Some Mums just do. Some Mums may not have a choice about it.

Sick kid? Is it okay to take them to daycare?

Some Mums don’t have the luxury of a husband with a flexible job, or grandparents with a flexible timetable.

These Mums do their best, but occasionally the day might just come when the choice to send their sick kid to school or daycare isn’t quite as easy as it is for the rest of us.

A mother I won’t name for fear of even more reprisals was completely shocked recently at the vitriol she suffered when she posted on a Facebook group as to whether or not she should send her twins to daycare with snotty noses and slight coughs.

The backlash she received was nothing short of pure bile and hostility.

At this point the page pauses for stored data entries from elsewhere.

## src/rtl/can_sirq_pkg.sv

```systemverilog
package can_sirq_pkg;

    typedef enum logic [1:0] {
        CONF_ACTIVE  = 2'd0,
        CONF_PASSIVE = 2'd1,
        CONF_BUSOFF  = 2'd2
    } conf_e;

    localparam int ADDR_W   = 2;
    localparam int DATA_W   = 32;

    localparam logic [ADDR_W-1:0] A_CTRL = 2'd0;
    localparam logic [ADDR_W-1:0] A_STAT = 2'd1;
    localparam logic [ADDR_W-1:0] A_MASK = 2'd2;
    localparam logic [ADDR_W-1:0] A_PEND = 2'd3;

    localparam int CTRL_W      = 3;
    localparam int C_LISTEN    = 0;
    localparam int C_BOFF_EN   = 1;
    localparam int C_ERR_EN    = 2;

    localparam int S_IDLE      = 8;
    localparam int S_TXRX      = 9;
    localparam int S_CONF_LO   = 10;
    localparam int S_CONF_HI   = 11;
    localparam int S_BOFF      = 12;
    localparam int S_ERR       = 13;

endpackage

```

## src/rtl/can_conf_fsm.sv

```systemverilog
module can_conf_fsm
    import can_sirq_pkg::*;
(
    input  logic       clk,
    input  logic       rst_n,
    input  logic       soft_rst,
    input  logic       listen_only,
    input  logic [1:0] eng_conf,
    output conf_e      state,
    output logic [1:0] conf_code,
    output logic       busoff_entry
);

    conf_e target;
    conf_e nxt;

    always_comb begin
        if (listen_only)
            target = CONF_PASSIVE;
        else if (eng_conf[1])
            target = CONF_BUSOFF;
        else if (eng_conf[0])
            target = CONF_PASSIVE;
        else
            target = CONF_ACTIVE;
    end

    always_comb begin
        nxt          = state;
        busoff_entry = 1'b0;
        if (soft_rst) begin
            nxt = listen_only ? CONF_PASSIVE : CONF_ACTIVE;
        end else begin
            unique case (state)
                CONF_ACTIVE: begin
                    nxt          = target;
                    busoff_entry = (target == CONF_BUSOFF);
                end
                CONF_PASSIVE: begin
                    nxt          = target;
                    busoff_entry = (target == CONF_BUSOFF);
                end
                CONF_BUSOFF: begin
                    nxt = target;
                end
                default: begin
                    nxt = CONF_ACTIVE;
                end
            endcase
        end
    end

    always_ff @(posedge clk or negedge rst_n) begin
        if (!rst_n)
            state <= CONF_ACTIVE;
        else
            state <= nxt;
    end

    always_comb begin
        unique case (state)
            CONF_ACTIVE:  conf_code = 2'b00;
            CONF_PASSIVE: conf_code = 2'b01;
            CONF_BUSOFF:  conf_code = 2'b10;
            default:      conf_code = 2'b00;
        endcase
    end

endmodule

```

## src/rtl/can_sirq_ctl_regs.sv

```systemverilog
module can_sirq_ctl_regs
    import can_sirq_pkg::*;
#(
    parameter int NUM_BUF = 32
) (
    input  logic               clk,
    input  logic               rst_n,
    input  logic               soft_rst,
    input  logic               wr_ctrl,
    input  logic               wr_mask,
    input  logic [DATA_W-1:0]  wdata,
    output logic [CTRL_W-1:0]  ctrl,
    output logic [NUM_BUF-1:0] mask
);

    // control survives soft reset; only the hard reset clears it
    always_ff @(posedge clk or negedge rst_n) begin
        if (!rst_n)
            ctrl <= '0;
        else if (wr_ctrl)
            ctrl <= wdata[CTRL_W-1:0];
    end

    always_ff @(posedge clk or negedge rst_n) begin
        if (!rst_n)
            mask <= '0;
        else if (soft_rst)
            mask <= '0;
        else if (wr_mask)
            mask <= wdata[NUM_BUF-1:0];
    end

endmodule

```

## src/rtl/can_sirq_flags.sv

```systemverilog
module can_sirq_flags #(
    parameter int NUM_BUF = 32
) (
    input  logic               clk,
    input  logic               rst_n,
    input  logic               soft_rst,
    input  logic               boff_set,
    input  logic               err_set,
    input  logic               clr_boff,
    input  logic               clr_err,
    input  logic               boff_en,
    input  logic               err_en,
    input  logic [NUM_BUF-1:0] buf_pend,
    output logic               boff_flag,
    output logic               err_flag,
    output logic               irq
);

    // set takes priority over a same-cycle write-one-to-clear
    always_ff @(posedge clk or negedge rst_n) begin
        if (!rst_n) begin
            boff_flag <= 1'b0;
            err_flag  <= 1'b0;
        end else if (soft_rst) begin
            boff_flag <= 1'b0;
            err_flag  <= 1'b0;
        end else begin
            boff_flag <= boff_set | (boff_flag & ~clr_boff);
            err_flag  <= err_set  | (err_flag  & ~clr_err);
        end
    end

    always_ff @(posedge clk or negedge rst_n) begin
        if (!rst_n)
            irq <= 1'b0;
        else
            irq <= (boff_flag & boff_en) | (err_flag & err_en) | (|buf_pend);
    end

endmodule

```

## src/rtl/can_status_irq.sv

```systemverilog
module can_status_irq
    import can_sirq_pkg::*;
#(
    parameter int NUM_BUF = 32,
    parameter int ERR_W   = 6
) (
    input  logic                clk,
    input  logic                rst_n,
    input  logic                soft_rst,
    input  logic                wr_en,
    input  logic [ADDR_W-1:0]   addr,
    input  logic [DATA_W-1:0]   wdata,
    output logic [DATA_W-1:0]   rdata,
    input  logic                bus_idle,
    input  logic                tx_active,
    input  logic [1:0]          eng_conf,
    input  logic [ERR_W-1:0]    err_bits,
    input  logic [NUM_BUF-1:0]  buf_done,
    output logic                irq
);

    localparam int PAD_W = DATA_W - NUM_BUF;

    conf_e              state;
    logic [1:0]         conf_code;
    logic               busoff_entry;
    logic [CTRL_W-1:0]  ctrl;
    logic [NUM_BUF-1:0] mask;
    logic [NUM_BUF-1:0] buf_pend;
    logic               boff_flag;
    logic               err_flag;
    logic               wr_stat;

    assign wr_stat = wr_en && (addr == A_STAT);

    can_conf_fsm u_fsm (
        .clk          (clk),
        .rst_n        (rst_n),
        .soft_rst     (soft_rst),
        .listen_only  (ctrl[C_LISTEN]),
        .eng_conf     (eng_conf),
        .state        (state),
        .conf_code    (conf_code),
        .busoff_entry (busoff_entry)
    );

    can_sirq_ctl_regs #(.NUM_BUF(NUM_BUF)) u_regs (
        .clk      (clk),
        .rst_n    (rst_n),
        .soft_rst (soft_rst),
        .wr_ctrl  (wr_en && (addr == A_CTRL)),
        .wr_mask  (wr_en && (addr == A_MASK)),
        .wdata    (wdata),
        .ctrl     (ctrl),
        .mask     (mask)
    );

    for (genvar i = 0; i < NUM_BUF; i++) begin : g_pend
        assign buf_pend[i] = buf_done[i] & mask[i];
    end

    can_sirq_flags #(.NUM_BUF(NUM_BUF)) u_flags (
        .clk       (clk),
        .rst_n     (rst_n),
        .soft_rst  (soft_rst),
        .boff_set  (busoff_entry),
        .err_set   (|err_bits),
        .clr_boff  (wr_stat && wdata[S_BOFF]),
        .clr_err   (wr_stat && wdata[S_ERR]),
        .boff_en   (ctrl[C_BOFF_EN]),
        .err_en    (ctrl[C_ERR_EN]),
        .buf_pend  (buf_pend),
        .boff_flag (boff_flag),
        .err_flag  (err_flag),
        .irq       (irq)
    );

    always_comb begin
        rdata = '0;
        unique case (addr)
            A_CTRL: rdata[CTRL_W-1:0] = ctrl;
            A_STAT: begin
                rdata[ERR_W-1:0]           = err_bits;
                rdata[S_IDLE]              = bus_idle;
                rdata[S_TXRX]              = tx_active;
                rdata[S_CONF_HI:S_CONF_LO] = conf_code;
                rdata[S_BOFF]              = boff_flag;
                rdata[S_ERR]               = err_flag;
            end
            A_MASK: rdata = {{PAD_W{1'b0}}, mask};
            A_PEND: rdata = {{PAD_W{1'b0}}, buf_pend};
            default: rdata = '0;
        endcase
    end

endmodule

```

She was called selfish, thoughtless, a bitch, a bad mother. One even went as far as calling her a potential murderer: “ You must be kidding. My child has a compromised immune system. How dare you even consider it. I can’t believe people like you. Your snotty nose could be fatal for my son.”

All she did was ask the question.

But have we gone too far in our quest to avoid germs?

We encounter hand sanitisers at shopping centres, in classrooms, at children’s play centres. Cleaning products are labelled anti-bacterial. And children are taught to sneeze in their elbows these days as to not get the germs on their hands.

Surely there is a fine line between over-cleanliness and the common garden-variety snotty nosed kids that were around when I was a kid.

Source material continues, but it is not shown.